Spontaneous intracranial hypotension diagnosis
Spontaneous intracranial hypotension diagnosis have evolved due to improved understanding of spontaneous intracranial hypotension pathophysiology and implementation of advanced myelography techniques. Farnsworth et al. synthesized recent updates and contextualize them in an algorithm for diagnosis and treatment of SIH, highlighting basic principles and points of practice variability or continued debate. This discussion includes finer points of SIH diagnosis, spontaneous cerebrospinal fluid fistula classification systems, less common types and variants of CSF leaks, Brain MRI Bern scoring for intracranial hypotension diagnosis, potential spontaneous intracranial hypotension complications, key technical considerations, and positioning strategies for different types of Dynamic CT myelography. 1).
The diagnosis of spontaneous intracranial hypotension or cerebrospinal fluid (CSF) hypovolemia syndrome requires a high index of suspicion and meticulous history taking, demonstration of low CSF pressure and/or neuroimaging features.
Diagnostic criteria of headache attributed to low cerebrospinal fluid pressure (per IHS Classification (ICHD-III)):
1. any headache that developed in temporal relation to low CSF pressure or cerebrospinal fluid fistula or has led to its discovery
2. low CSF pressure (< 6 cm of water) and/or evidence of CSF leakage on imaging
3. not better accounted for by another ICHD-III
Radiographic criteria are not required for diagnosis since no characteristic findings are seen in 20– 25% of patients.

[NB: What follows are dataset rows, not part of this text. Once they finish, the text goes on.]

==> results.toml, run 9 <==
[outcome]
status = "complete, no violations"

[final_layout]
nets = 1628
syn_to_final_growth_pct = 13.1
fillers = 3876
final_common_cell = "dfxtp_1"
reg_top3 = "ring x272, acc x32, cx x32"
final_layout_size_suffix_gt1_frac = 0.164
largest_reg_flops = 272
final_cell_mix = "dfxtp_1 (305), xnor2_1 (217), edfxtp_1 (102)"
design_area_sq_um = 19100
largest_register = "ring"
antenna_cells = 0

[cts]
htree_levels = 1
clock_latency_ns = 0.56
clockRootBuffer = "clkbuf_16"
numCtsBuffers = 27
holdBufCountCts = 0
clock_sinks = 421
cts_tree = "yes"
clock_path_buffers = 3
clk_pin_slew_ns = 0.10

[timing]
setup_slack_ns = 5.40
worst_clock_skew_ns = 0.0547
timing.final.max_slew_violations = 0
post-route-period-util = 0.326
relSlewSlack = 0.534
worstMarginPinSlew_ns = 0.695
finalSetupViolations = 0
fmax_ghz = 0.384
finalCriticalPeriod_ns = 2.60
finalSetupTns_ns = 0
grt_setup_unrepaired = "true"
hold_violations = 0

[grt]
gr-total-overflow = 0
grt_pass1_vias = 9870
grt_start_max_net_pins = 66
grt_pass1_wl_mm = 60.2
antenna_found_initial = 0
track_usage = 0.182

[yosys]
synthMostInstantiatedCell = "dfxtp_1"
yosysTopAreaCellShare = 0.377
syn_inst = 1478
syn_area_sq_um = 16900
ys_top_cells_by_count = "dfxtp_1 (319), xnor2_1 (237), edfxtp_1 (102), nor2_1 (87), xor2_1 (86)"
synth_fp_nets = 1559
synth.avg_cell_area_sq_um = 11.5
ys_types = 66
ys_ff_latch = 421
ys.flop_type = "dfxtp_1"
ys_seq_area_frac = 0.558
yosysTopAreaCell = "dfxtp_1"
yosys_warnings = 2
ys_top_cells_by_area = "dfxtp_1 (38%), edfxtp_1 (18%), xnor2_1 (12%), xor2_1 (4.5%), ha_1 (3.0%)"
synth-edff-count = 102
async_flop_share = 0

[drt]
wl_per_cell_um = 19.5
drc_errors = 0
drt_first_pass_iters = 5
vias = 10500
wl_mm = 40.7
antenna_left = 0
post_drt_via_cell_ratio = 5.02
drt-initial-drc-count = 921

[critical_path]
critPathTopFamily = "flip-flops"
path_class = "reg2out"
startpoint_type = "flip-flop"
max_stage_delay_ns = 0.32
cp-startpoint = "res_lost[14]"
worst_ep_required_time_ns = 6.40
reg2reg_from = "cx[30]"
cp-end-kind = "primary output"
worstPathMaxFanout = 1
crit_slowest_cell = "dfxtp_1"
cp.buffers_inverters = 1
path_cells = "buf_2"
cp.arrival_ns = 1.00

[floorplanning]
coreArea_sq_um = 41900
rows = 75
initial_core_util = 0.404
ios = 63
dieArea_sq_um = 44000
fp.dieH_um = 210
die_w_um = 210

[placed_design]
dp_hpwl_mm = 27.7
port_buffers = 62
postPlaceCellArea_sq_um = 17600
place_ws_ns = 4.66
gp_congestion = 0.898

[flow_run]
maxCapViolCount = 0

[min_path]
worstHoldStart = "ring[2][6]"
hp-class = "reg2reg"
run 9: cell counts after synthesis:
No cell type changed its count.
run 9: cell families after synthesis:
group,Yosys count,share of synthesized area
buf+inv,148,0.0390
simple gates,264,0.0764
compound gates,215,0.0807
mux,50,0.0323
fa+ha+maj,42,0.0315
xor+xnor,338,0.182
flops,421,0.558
What follows belongs to an exercise in optimizing a design on an open flow for small area, a short achievable clock period and few clock cycles per item; a production flow would make more cautious choices.

Setup of run 1:
Design rail_comp, start of the top module:
module rail_comp (
    input  wire               clk,
    input  wire               rst,         
    input  wire signed [15:0] b0,
    input  wire signed [15:0] b1,
    input  wire signed [15:0] b2,
    input  wire signed [15:0] b3,
    input  wire signed [15:0] a1,
    input  wire signed [15:0] a2,
    input  wire signed [15:0] a3,
    input  wire        [9:0]  cl,
    input  wire               in_valid,
    output wire               in_ready,
    input  wire signed [12:0] in_e,
    input  wire               in_clr,      
    output reg                out_valid,
    output reg         [9:0]  out_code,
    output reg                out_inlim
);
    assign in_ready = 1'b1;
    wire [16:0] a1x = {a1, 1'b0};
    wire [7:0]  a1o, a1t, a1n;
    genvar g;
    generate
        for (g = 0; g < 8; g = g + 1) begin : g_a1
            assign a1o[g] = a1x[2*g+1] ^ a1x[2*g];
            assign a1t[g] = (a1x[2*g+2] & ~a1x[2*g+1] & ~a1x[2*g]) | (~a1x[2*g+2] & a1x[2*g+1] & a1x[2*g]);
            assign a1n[g] = a1x[2*g+2] & ~(a1x[2*g+1] & a1x[2*g]);
        end
    endgenerate
    reg [15:0] rb0, rb1, rb2, rb3, ra2, ra3;
    reg [7:0]  ka1o, ka1t, ka1n;    
    reg [9:0]  rcl;
    always @(posedge clk) begin
        rb0 <= b0; rb1 <= b1; rb2 <= b2; rb3 <= b3;
        ka1o <= a1o; ka1t <= a1t; ka1n <= a1n;
        ra2 <= a2; ra3 <= a3;
        rcl <= cl;
    end
    reg [12:0] e0, e1, e2, e3;
    reg [24:0] u1, u2, u3;
    reg        v0, c0;     
    reg        v1;         
    reg        pclr;       
    reg [41:0] xs, xc;     
    wire take = in_valid;
    wire clr  = in_clr | pclr;
    always @(posedge clk) begin
        if (take) begin
            e0 <= in_e;
            e1 <= clr ? 13'd0 : e0;
            e2 <= clr ? 13'd0 : e1;
            e3 <= clr ? 13'd0 : e2;
        end
    end
    wire [24:0] p2 = v1 ? u1 : u2;
    wire [24:0] p3 = v1 ? u2 : u3;
    wire pb0_o0 = (rb0[0] ^ 1'b0);
  ...
Size: ~5800 cells after synthesis, about 360 flip-flops, ~150 I/O pins, about 56000 um^2 of cells after synthesis.
Settings: LEC_CHECK=0, ABC_AREA=1, CAP_MARGIN=20, CORE_MARGIN=2, CORE_UTILIZATION=50, SLEW_MARGIN=20, SYNTH_HIERARCHICAL=1; clock period 40.0 ns.
standard.sh (not shown) runs the stock make flow with config.mk's settings and CLKGATE_MAP_FILE= SYNTH_SCRIPT=/design/flow/synth_recipe.tcl, a recipe that flattens the netlist after the stock synthesis.
==> flow/flow/run.sh <==
#!/bin/bash
# Standard layout, except that the port buffers that placement inserts are
# swapped for plain buffers (same pins, narrower) before clock-tree synthesis.
set -euo pipefail
R=orfs/results/${FLOW_PLATFORM}/rail_comp/base
bash standard.sh synth floorplan place > std_place.log 2>&1
openroad -no_init -exit flow/portbuf.tcl > portbuf.log 2>&1
bash standard.sh > std_finish.log 2>&1
==> flow/flow/portbuf.tcl <==
# Swap the port buffers of 3_place.odb for plain buffers of the same pins.
set res orfs/results/$::env(FLOW_PLATFORM)/rail_comp/base
read_db $res/3_place.odb
set db [ord::get_db]
set block [ord::get_db_block]
set ibuf [$db findMaster sky130_fd_sc_hd__buf_1]
set obuf [$db findMaster sky130_fd_sc_hd__buf_2]
set n 0
foreach inst [$block getInsts] {
  if {[[$inst getMaster] getName] ne "sky130_fd_sc_hd__clkdlybuf4s50_1"} { continue }
  set a [[$inst findITerm A] getNet]
  set x [[$inst findITerm X] getNet]
  if {$a ne "NULL" && [llength [$a getBTerms]] > 0} {
    $inst swapMaster $ibuf
    incr n
  } elseif {$x ne "NULL" && [llength [$x getBTerms]] > 0} {
    $inst swapMaster $obuf
    incr n
  }
}
puts "swapped $n port buffers"
write_db $res/3_place.odb
The flow did not stop early for run 1: all stages ran, and the layout cleared the timing, design-rule and antenna checks.
## Diff of input files: run 2 against run 1
Settings: SLEW_MARGIN changed from 20 to 60; CAP_MARGIN changed from 20 to 60.
==> flow/run.sh (new file) <==
#!/bin/bash
# synth_recipe.tcl (not shown) runs the flow's synth.tcl, then flattens the netlist and writes it again
# the make line also repeats each setting of config.mk as NAME=value (left out here)
make -C /OpenROAD-flow-scripts/flow DESIGN_CONFIG=/design/flow/config.mk WORK_HOME=/design/flow/orfs CLKGATE_MAP_FILE= SYNTH_SCRIPT=/design/flow/synth_recipe.tcl finish
removed: flow/flow/run.sh
removed: flow/flow/portbuf.tcl
removed: flow/standard.sh
==> run notes <==
Run 2 finished end to end and its layout was clean on timing, DRC and antenna.
Run 1 -> run 2: fraction of synthesis flops using an asynchronous set or reset pin delta 0, exact match
Re boundary pin count: no difference whatsoever between run 1 and run 2.
Between run 2 and run 1, the sequential cell area in the final layout figures differ only marginally.
Cell area | run 2 vs run 1 | run 2 larger
On worst setup slack, the lower figure sits with run 2, not run 1.
For cell count, run 2 and run 1 come out practically identical.
The slew at the pin closest to its max-slew limit of run 2 falls short of that of run 1 by 0.48 ns.
No functional check of the RTL was part of any run of this note.

==> port drivers added, routing unchanged <==
How much do the figures lean on ideal ports? The routed layouts below were timed once more, with nothing changed but the port constraints.
Step 1: set_driving_cell puts a clkbuf_16 on clk and a buf_2 on each other input, an assumption about the parent block.
Step 2 adds t to the input delays and takes it off the output delays; t is the mean of the earliest and latest rising clock arrival at the registers after step 1. Input paths then give back, and output paths get back, about the clock's delay inside the block.
Three values: ideal ports, drivers, drivers and shift; two values: the first two.
run	t, ns	setup slack, ns	latest minus earliest clock arrival (ns)
run 1	0.734	30.832 / 30.755 / 30.813	0.035 / 0.035
run 2	0.725	30.469 / 30.395 / 30.656	0.040 / 0.040
After both steps setup and hold are still met in every run listed. The setup slack of run 1, which loses most, moves by -0.077 ns with the drivers and by -0.019 ns with both steps.
Source: an optimization exercise on an open RTL-to-GDS flow (aim: small area, a short achievable clock period and few clock cycles). Production flows keep margins and buffers that such runs may drop.
Only simulation tests tie the RTL to the original design; equivalence was not proved.

v7:
==> flow/design.v (excerpt) <==
module mtr_engine (
    input  wire        clk,
    input  wire        rst,
    input  wire        in_valid,
    output wire        in_ready,
    input  wire        in_op,       
    input  wire [2:0]  in_meter,
    input  wire [31:0] in_now,      
    input  wire [13:0] in_len,      
    input  wire [1:0]  in_pre,      
    input  wire [31:0] in_cir,      
    input  wire [31:0] in_pir,      
    input  wire [23:0] in_cbs,      
    input  wire [23:0] in_pbs,      
    input  wire        in_mode,
    input  wire        in_aware,
    input  wire        in_reset,
    input  wire [7:0]  in_ladj,     
    input  wire [5:0]  in_act,      
    input  wire [5:0]  in_ycls,
    input  wire [5:0]  in_rcls,
    output reg         out_valid,
    output reg  [1:0]  out_colour,
    output reg         out_drop,
    output reg         out_reclass,
    output reg  [5:0]  out_class,
    output reg  [46:0] out_tc,
    output reg  [46:0] out_tp
);
Settings: LEC_CHECK=0, ABC_AREA=1, CAP_MARGIN=45, CORE_MARGIN=2, CORE_UTILIZATION=50, CTS_CLUSTER_DIAMETER=100, CTS_CLUSTER_SIZE=18, SLEW_MARGIN=40; clock period 33.0 ns.
standard.sh (not shown) runs the stock make flow with config.mk's settings and CLKGATE_MAP_FILE= SYNTH_SCRIPT=/design/flow/synth_recipe.tcl, a recipe that flattens the netlist after the stock synthesis.
==> flow/flow/run.sh <==
#!/bin/bash
# The standard layout, with repair_timing asked to leave 24.8 ns of setup slack
# at the design's own clock period, so that it keeps working on paths that
# already meet the clock. Make's output goes to its own log here; each ORFS
# step keeps its own log under orfs/logs.
set -euo pipefail
bash standard.sh SETUP_SLACK_MARGIN=24.8 finish > standard_finish.log 2>&1
Testbench counts of v7, summed over its fixed seeds: cycles 24,032.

The median delay from presentation to the diagnosis of SIH is 4 months.
This delay may be detrimental to patient outcomes. Therefore, brain MRI without and with contrast is recommended in patients with new-onset orthostatic headaches.
The diagnosis requires a high index of suspicion and meticulous history taking, demonstration of low CSF pressure and/or neuroimaging features.
Intracranial hypotension is associated with simple clinical presentation, orthostatic headache, and characteristic MRI findings. Misdiagnosed, it leads to unnecessary procedures 2).
The primary diagnostic factor relies on confirmation of cerebrospinal fluid leakage based on reduced spinal fluid pressure. Determining the specific leakage site is the most important issue for effective treatment but remains a difficult task. Although CT myelogram, radionuclide cisternography, and MRI are commonly performed in the diagnosis of CSF hypovolemia, these techniques can rarely identify the precise leakage site.
Therefore, an epidural blood patch is performed in the lumbar spine in many cases.
The identification of the site of CSF leak in the spinal canal can be very challenging. In some cases, the site cannot be identified.
Magnetic resonance imaging (MRI)
Intracranial pressure monitoring
Continuous intracranial pressure monitoring is definitive for documenting abnormally negative intracranial pressures.
A 31-year-old male, presented with subacute onset moderate occipital and sub-occipital headaches precipitated by upright posture and relieved on recumbency and neck pain for 2 years. There was no trauma, cranial/spinal surgery. Clinical examination was normal and CSF opening pressure and laboratory study were normal. Magnetic resonance imaging (MRI) brain showed thin subdural hygroma. Another patient, 41-year-old male presented with 1 month of subacute onset severe bifrontal throbbing orthostatic headaches (OHs). CSF opening pressure was normal. Contrast MRI brain showed the presence of bilateral subdural hygromas, diffuse meningeal enhancement, venous distension, sagging of the brain, and tonsillar herniation. We report two cases of “spontaneous OHs” with normal CSF pressures who were successfully treated with epidural blood patching after poor response to conservative management 3).
Sonography
Repeated measurements of the optic nerve sheath diameter (ONSD) using B-mode sonography were performed before treatment initiation, during medical treatment, and during a course of repeated placement of epidural blood patches.
On admission, transorbital sonography revealed a decreased ONSD of 4.1 mm on the right and 4.3 mm on the left side. After 8 months of treatment with caffeine and computed tomography-guided epidural blood patches a gradual distension of the ONSD into the normal range was bilaterally observed (right: 5.2 mm; left: 5.3 mm).
The ultrasound-based evaluation of the optic nerve sheath may be helpful in detecting CSF hypovolemia and for determination of treatment effects. This report should be seen as a basis for future investigations on the sonographic assessment of the optic nerve sheath in diagnosis and treatment of intracranial hypotension 4).
Symptomatic patients with SIH showed a significant decrease of ONSD, as assessed by ultrasound, when changing from the supine to the upright position. Ultrasound assessment of the ONSD in two positions may be a novel, non-invasive tool for the diagnosis and follow-up of SIH and for elucidating the pathophysiology of SIH 5).